▶ _Instructions for the task_: If a line in the entries contains the word "netlist", list it.

▶ _Recorded data_:
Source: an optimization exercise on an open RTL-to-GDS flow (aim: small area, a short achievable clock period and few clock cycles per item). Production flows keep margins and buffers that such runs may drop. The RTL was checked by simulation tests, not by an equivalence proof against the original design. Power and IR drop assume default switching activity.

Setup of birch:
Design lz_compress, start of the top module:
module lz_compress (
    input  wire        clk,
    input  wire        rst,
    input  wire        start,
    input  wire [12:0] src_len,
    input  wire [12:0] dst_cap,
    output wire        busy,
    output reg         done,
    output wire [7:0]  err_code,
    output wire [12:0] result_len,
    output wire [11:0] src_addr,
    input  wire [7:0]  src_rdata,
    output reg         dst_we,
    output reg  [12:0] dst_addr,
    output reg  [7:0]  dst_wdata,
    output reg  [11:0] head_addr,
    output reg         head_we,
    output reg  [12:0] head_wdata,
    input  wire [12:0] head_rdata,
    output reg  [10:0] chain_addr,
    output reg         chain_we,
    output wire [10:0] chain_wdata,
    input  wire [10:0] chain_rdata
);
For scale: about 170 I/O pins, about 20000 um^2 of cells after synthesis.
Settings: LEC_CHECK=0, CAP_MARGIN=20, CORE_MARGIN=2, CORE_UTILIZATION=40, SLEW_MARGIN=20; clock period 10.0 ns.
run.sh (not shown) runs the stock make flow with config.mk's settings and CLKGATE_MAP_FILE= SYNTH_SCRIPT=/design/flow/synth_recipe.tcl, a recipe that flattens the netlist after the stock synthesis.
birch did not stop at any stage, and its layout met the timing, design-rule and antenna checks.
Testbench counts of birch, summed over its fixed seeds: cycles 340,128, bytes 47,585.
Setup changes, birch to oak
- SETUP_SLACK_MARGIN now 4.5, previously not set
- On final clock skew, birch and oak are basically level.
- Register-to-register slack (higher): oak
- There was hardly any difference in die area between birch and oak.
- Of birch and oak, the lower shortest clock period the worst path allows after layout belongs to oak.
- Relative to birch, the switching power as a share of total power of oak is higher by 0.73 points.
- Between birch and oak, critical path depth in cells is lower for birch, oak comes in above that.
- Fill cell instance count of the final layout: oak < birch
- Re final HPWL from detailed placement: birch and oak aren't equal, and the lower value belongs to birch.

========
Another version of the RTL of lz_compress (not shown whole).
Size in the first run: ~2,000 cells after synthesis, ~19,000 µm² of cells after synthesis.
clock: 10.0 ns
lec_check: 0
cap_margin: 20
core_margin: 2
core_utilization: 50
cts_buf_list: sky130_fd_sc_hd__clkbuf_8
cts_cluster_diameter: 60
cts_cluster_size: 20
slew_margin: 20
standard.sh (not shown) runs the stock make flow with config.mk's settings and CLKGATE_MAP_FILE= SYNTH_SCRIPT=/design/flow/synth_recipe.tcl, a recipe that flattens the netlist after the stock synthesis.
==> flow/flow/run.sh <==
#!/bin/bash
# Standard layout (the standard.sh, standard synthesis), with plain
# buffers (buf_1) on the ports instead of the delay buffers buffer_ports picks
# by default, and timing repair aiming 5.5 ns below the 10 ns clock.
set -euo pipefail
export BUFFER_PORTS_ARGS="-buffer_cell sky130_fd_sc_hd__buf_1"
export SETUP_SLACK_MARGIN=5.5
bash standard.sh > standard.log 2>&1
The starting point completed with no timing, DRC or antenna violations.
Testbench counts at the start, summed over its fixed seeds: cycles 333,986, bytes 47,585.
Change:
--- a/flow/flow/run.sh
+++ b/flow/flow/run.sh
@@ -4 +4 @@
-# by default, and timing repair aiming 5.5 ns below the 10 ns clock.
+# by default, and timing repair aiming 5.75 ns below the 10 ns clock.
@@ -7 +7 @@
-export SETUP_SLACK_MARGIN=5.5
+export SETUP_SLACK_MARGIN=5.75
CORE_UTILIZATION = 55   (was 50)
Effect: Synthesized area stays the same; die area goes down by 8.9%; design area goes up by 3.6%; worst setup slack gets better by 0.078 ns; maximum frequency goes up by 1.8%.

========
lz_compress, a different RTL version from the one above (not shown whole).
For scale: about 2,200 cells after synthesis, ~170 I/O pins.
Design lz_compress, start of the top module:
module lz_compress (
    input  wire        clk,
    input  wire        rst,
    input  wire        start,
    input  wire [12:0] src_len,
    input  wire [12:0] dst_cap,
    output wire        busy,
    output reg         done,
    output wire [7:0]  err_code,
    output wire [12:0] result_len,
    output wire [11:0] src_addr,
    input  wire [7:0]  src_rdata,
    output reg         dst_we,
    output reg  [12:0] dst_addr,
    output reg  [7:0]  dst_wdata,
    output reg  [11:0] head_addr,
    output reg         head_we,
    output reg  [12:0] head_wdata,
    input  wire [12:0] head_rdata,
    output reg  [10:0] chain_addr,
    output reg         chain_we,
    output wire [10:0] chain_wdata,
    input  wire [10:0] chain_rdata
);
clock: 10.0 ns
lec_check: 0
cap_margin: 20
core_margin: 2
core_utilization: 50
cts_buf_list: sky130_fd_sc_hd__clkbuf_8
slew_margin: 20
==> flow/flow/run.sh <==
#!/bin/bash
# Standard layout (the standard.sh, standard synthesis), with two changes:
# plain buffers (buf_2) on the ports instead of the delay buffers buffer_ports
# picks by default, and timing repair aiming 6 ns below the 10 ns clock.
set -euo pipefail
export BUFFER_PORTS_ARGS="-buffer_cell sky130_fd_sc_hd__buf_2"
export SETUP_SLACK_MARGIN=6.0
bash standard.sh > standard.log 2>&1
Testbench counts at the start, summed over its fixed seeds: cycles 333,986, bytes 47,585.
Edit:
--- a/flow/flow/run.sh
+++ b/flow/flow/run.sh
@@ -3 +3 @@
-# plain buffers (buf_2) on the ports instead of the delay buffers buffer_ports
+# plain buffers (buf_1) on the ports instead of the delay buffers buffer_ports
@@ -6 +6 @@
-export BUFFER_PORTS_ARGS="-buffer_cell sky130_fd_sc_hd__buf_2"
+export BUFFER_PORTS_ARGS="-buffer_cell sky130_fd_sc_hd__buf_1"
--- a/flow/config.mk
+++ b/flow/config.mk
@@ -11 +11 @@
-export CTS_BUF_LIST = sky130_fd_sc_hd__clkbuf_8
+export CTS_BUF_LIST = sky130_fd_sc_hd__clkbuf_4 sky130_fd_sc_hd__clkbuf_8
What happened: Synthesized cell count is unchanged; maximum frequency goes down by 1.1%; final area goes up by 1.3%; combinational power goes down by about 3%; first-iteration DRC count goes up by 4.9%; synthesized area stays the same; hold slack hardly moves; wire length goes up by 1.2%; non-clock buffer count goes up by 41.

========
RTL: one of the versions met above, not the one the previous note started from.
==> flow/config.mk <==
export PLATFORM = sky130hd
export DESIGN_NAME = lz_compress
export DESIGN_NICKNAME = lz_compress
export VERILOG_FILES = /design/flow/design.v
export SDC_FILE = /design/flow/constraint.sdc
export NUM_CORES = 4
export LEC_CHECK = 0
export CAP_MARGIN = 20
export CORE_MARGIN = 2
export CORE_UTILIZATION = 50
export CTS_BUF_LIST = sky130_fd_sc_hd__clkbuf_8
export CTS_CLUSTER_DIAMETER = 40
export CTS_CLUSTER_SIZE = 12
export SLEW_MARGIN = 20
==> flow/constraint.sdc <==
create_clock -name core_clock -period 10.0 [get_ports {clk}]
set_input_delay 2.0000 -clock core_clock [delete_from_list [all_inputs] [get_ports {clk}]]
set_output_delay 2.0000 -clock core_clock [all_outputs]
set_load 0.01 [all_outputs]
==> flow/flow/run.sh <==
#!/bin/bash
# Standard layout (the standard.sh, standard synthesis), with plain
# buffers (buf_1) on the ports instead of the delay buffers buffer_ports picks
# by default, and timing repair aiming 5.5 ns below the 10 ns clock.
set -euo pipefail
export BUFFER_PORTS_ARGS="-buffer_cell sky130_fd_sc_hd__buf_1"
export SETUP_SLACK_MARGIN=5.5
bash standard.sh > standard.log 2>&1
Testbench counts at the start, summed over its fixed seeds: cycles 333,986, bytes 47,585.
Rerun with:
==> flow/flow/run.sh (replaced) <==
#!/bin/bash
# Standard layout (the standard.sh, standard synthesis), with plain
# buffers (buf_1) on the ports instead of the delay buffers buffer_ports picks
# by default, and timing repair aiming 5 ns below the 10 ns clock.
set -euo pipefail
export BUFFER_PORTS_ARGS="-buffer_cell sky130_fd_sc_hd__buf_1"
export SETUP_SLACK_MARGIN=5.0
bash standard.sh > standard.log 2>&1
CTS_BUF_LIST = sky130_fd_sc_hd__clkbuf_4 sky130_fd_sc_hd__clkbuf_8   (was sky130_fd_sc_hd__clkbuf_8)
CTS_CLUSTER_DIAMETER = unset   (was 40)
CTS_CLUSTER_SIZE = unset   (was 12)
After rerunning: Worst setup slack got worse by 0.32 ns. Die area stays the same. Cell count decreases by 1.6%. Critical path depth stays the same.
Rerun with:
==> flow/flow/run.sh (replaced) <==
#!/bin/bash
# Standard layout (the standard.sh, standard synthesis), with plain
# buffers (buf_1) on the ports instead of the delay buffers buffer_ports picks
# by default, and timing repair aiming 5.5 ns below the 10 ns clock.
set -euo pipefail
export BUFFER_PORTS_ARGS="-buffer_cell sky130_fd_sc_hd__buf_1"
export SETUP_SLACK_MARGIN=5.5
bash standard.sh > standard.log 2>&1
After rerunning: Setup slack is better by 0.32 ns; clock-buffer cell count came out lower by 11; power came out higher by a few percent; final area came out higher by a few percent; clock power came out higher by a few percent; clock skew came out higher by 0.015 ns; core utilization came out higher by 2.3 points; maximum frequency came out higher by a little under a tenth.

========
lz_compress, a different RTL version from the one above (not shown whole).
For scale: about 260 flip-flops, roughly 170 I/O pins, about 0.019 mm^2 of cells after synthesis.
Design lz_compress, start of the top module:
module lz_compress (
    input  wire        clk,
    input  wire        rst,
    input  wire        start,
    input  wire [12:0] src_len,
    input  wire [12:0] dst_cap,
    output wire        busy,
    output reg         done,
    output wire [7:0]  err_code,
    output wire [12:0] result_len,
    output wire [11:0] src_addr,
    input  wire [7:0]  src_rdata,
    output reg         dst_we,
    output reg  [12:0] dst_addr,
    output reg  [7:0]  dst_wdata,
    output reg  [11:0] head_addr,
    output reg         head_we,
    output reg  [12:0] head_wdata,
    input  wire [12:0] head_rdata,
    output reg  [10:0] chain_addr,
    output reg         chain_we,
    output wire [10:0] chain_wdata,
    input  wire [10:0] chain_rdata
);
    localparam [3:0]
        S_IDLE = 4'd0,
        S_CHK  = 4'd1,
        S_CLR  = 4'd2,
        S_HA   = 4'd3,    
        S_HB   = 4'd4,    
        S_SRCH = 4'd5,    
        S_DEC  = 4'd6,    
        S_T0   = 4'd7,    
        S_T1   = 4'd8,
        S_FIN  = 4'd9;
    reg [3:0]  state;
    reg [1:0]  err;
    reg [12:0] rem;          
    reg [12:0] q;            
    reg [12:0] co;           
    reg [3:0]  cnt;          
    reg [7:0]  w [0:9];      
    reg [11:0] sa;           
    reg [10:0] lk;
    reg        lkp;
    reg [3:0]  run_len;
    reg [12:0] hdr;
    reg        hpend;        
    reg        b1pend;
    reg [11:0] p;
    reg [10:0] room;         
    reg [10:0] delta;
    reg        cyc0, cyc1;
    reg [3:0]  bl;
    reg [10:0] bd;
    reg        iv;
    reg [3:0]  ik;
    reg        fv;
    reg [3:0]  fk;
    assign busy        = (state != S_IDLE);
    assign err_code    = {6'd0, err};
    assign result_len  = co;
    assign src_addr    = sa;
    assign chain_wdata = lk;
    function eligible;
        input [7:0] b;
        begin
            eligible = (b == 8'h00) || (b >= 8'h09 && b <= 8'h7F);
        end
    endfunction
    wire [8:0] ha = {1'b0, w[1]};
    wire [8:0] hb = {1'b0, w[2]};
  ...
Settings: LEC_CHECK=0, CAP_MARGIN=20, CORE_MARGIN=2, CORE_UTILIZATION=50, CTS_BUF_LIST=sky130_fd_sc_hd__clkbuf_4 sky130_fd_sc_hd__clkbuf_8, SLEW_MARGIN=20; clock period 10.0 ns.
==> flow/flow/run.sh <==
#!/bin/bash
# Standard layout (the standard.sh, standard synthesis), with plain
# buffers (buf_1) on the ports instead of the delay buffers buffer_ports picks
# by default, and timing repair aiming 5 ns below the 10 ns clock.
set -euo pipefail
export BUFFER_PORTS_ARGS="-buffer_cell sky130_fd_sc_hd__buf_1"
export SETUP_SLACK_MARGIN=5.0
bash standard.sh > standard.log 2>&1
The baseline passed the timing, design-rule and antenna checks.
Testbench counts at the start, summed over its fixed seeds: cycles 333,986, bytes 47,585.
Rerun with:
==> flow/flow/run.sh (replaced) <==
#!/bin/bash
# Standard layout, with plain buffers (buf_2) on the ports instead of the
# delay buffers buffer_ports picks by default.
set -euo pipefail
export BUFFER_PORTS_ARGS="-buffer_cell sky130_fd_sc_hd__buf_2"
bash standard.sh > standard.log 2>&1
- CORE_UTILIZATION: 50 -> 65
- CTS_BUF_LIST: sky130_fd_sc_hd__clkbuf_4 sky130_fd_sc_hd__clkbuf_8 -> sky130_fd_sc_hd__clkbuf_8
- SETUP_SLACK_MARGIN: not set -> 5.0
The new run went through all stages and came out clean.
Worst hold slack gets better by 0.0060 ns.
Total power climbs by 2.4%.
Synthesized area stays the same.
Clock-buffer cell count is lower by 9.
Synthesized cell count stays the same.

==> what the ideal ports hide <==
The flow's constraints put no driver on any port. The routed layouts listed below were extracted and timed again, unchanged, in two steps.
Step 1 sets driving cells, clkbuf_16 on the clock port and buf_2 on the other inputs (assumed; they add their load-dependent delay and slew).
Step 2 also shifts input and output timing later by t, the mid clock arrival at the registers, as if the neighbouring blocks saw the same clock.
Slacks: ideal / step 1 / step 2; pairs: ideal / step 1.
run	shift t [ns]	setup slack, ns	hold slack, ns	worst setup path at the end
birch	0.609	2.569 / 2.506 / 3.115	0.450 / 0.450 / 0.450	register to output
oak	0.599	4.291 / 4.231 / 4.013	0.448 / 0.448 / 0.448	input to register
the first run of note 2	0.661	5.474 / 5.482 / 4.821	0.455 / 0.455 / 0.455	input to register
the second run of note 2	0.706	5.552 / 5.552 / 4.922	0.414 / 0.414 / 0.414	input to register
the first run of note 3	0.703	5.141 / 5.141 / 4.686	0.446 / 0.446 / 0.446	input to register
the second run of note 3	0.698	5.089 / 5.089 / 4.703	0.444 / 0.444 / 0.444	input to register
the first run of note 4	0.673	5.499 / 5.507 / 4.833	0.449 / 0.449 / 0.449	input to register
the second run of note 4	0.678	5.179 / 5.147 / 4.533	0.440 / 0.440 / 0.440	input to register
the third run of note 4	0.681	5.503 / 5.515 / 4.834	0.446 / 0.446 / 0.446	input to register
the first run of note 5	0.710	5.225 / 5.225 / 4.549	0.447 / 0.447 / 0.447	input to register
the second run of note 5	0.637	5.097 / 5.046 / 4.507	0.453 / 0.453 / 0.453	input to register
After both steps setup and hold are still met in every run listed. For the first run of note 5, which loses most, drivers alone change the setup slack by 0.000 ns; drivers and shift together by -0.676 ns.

▶ _Response_:
run.sh (not shown) runs the stock make flow with config.mk's settings and CLKGATE_MAP_FILE= SYNTH_SCRIPT=/design/flow/synth_recipe.tcl, a recipe that flattens the netlist after the stock synthesis.
standard.sh (not shown) runs the stock make flow with config.mk's settings and CLKGATE_MAP_FILE= SYNTH_SCRIPT=/design/flow/synth_recipe.tcl, a recipe that flattens the netlist after the stock synthesis.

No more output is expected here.